• [About this task]
Starting at the top of the records, output every line through the one that contains "[src/rtl/cv32e40s_ff_one.sv]", keeping each exactly as it appears.

• [Material provided]
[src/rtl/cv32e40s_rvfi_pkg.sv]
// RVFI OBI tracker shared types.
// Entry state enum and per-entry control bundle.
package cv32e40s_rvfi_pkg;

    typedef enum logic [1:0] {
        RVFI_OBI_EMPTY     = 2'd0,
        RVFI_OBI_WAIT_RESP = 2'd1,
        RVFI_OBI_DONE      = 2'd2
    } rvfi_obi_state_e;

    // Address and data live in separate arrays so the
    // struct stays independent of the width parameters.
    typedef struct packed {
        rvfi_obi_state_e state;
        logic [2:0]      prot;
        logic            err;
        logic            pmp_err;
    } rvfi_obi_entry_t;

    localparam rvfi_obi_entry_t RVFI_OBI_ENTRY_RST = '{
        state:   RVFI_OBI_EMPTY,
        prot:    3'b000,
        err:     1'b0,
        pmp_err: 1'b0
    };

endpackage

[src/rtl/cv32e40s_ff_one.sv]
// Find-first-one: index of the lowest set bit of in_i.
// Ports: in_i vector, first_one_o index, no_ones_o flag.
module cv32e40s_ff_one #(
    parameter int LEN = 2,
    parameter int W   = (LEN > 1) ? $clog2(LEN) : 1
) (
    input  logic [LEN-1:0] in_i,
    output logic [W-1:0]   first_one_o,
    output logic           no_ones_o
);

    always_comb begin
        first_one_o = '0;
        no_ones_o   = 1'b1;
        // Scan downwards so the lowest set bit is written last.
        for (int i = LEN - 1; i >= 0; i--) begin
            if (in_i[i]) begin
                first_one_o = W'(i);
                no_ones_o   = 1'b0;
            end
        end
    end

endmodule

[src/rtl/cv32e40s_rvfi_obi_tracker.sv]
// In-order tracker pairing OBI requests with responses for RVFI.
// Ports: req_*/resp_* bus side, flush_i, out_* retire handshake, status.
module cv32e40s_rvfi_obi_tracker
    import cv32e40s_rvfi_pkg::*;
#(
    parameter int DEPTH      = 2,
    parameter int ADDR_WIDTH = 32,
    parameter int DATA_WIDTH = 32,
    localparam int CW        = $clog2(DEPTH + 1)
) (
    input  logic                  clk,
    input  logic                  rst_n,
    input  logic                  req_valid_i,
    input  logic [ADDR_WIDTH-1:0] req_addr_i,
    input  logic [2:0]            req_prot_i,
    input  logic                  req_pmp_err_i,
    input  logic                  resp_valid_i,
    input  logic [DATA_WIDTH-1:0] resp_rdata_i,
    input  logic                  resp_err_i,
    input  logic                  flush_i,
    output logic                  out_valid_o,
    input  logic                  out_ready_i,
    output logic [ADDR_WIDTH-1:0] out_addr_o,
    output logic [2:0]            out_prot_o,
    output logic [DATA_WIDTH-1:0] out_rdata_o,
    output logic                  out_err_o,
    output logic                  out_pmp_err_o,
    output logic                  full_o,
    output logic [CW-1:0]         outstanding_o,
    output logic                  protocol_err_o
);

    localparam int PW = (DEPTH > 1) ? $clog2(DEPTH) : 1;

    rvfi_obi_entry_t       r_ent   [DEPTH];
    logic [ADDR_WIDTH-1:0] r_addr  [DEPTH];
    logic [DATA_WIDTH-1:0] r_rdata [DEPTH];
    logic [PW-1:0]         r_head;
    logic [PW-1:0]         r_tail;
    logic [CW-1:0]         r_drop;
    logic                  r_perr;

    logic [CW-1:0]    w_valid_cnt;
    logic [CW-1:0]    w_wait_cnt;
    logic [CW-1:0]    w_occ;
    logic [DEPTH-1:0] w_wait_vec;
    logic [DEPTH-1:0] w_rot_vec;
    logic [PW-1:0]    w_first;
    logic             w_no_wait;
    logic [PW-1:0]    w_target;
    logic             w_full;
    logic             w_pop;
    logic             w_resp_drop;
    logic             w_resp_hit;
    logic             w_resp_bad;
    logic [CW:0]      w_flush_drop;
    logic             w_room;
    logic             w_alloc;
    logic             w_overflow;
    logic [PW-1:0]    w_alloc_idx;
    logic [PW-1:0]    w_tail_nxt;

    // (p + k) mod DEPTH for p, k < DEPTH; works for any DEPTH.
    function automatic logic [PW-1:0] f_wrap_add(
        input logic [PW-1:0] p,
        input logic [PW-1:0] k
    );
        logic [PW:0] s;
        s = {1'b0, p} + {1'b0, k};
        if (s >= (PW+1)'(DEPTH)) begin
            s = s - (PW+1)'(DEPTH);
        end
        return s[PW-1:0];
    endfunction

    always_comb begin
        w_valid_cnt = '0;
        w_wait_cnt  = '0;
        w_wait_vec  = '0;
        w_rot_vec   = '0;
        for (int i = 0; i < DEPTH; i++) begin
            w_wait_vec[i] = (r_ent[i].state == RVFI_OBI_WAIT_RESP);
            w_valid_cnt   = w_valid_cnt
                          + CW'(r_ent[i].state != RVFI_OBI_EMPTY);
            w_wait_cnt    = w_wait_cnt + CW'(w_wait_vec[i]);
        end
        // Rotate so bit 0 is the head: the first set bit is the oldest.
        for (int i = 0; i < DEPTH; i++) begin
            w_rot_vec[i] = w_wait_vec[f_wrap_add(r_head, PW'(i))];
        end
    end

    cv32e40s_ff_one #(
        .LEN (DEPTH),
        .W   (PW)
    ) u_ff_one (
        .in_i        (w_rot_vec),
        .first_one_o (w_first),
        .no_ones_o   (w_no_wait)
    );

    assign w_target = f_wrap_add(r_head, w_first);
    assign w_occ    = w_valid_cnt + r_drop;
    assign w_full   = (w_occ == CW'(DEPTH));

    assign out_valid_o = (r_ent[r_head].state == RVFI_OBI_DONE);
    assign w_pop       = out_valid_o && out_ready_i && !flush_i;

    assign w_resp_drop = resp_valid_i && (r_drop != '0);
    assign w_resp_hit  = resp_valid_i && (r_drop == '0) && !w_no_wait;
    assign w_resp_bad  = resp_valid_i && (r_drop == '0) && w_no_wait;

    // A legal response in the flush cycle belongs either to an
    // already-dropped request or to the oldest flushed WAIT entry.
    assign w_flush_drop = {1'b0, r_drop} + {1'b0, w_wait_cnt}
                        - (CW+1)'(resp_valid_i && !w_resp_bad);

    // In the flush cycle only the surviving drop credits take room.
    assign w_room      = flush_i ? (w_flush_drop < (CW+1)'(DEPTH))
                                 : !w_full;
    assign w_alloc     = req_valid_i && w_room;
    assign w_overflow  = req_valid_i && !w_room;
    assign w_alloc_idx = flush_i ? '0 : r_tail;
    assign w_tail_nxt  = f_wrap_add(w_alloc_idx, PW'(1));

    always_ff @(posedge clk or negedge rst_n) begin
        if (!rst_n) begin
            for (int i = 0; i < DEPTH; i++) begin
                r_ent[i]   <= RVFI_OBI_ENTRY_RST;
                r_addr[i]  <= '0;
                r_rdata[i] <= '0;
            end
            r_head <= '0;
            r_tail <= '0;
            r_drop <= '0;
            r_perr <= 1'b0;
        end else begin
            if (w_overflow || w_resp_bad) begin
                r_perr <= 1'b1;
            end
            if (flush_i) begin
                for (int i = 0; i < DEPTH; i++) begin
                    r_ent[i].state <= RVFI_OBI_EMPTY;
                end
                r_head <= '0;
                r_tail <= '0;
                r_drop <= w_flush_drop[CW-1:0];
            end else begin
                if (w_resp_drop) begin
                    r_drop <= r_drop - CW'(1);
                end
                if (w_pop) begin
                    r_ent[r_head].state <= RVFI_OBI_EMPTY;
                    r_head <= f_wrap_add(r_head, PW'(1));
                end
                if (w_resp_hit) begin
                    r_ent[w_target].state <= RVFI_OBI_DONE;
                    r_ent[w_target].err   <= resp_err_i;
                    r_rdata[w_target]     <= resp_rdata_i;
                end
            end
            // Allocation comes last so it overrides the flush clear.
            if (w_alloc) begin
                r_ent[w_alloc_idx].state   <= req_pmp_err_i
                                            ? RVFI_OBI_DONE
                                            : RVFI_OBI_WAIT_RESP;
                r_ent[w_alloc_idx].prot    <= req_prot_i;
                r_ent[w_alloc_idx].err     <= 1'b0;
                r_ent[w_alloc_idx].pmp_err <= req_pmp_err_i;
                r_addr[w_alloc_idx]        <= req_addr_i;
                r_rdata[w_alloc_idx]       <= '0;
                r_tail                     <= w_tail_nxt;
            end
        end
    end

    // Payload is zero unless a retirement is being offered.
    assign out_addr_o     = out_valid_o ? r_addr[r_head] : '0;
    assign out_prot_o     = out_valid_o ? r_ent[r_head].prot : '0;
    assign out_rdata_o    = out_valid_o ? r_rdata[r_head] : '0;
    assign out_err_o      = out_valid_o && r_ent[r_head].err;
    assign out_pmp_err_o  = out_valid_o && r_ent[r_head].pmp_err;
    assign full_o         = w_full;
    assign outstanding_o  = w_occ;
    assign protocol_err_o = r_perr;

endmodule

• [Answer to this task]
[src/rtl/cv32e40s_rvfi_pkg.sv]
// RVFI OBI tracker shared types.
// Entry state enum and per-entry control bundle.
package cv32e40s_rvfi_pkg;

    typedef enum logic [1:0] {
        RVFI_OBI_EMPTY     = 2'd0,
        RVFI_OBI_WAIT_RESP = 2'd1,
        RVFI_OBI_DONE      = 2'd2
    } rvfi_obi_state_e;

    // Address and data live in separate arrays so the
    // struct stays independent of the width parameters.
    typedef struct packed {
        rvfi_obi_state_e state;
        logic [2:0]      prot;
        logic            err;
        logic            pmp_err;
    } rvfi_obi_entry_t;

    localparam rvfi_obi_entry_t RVFI_OBI_ENTRY_RST = '{
        state:   RVFI_OBI_EMPTY,
        prot:    3'b000,
        err:     1'b0,
        pmp_err: 1'b0
    };

endpackage

[src/rtl/cv32e40s_ff_one.sv]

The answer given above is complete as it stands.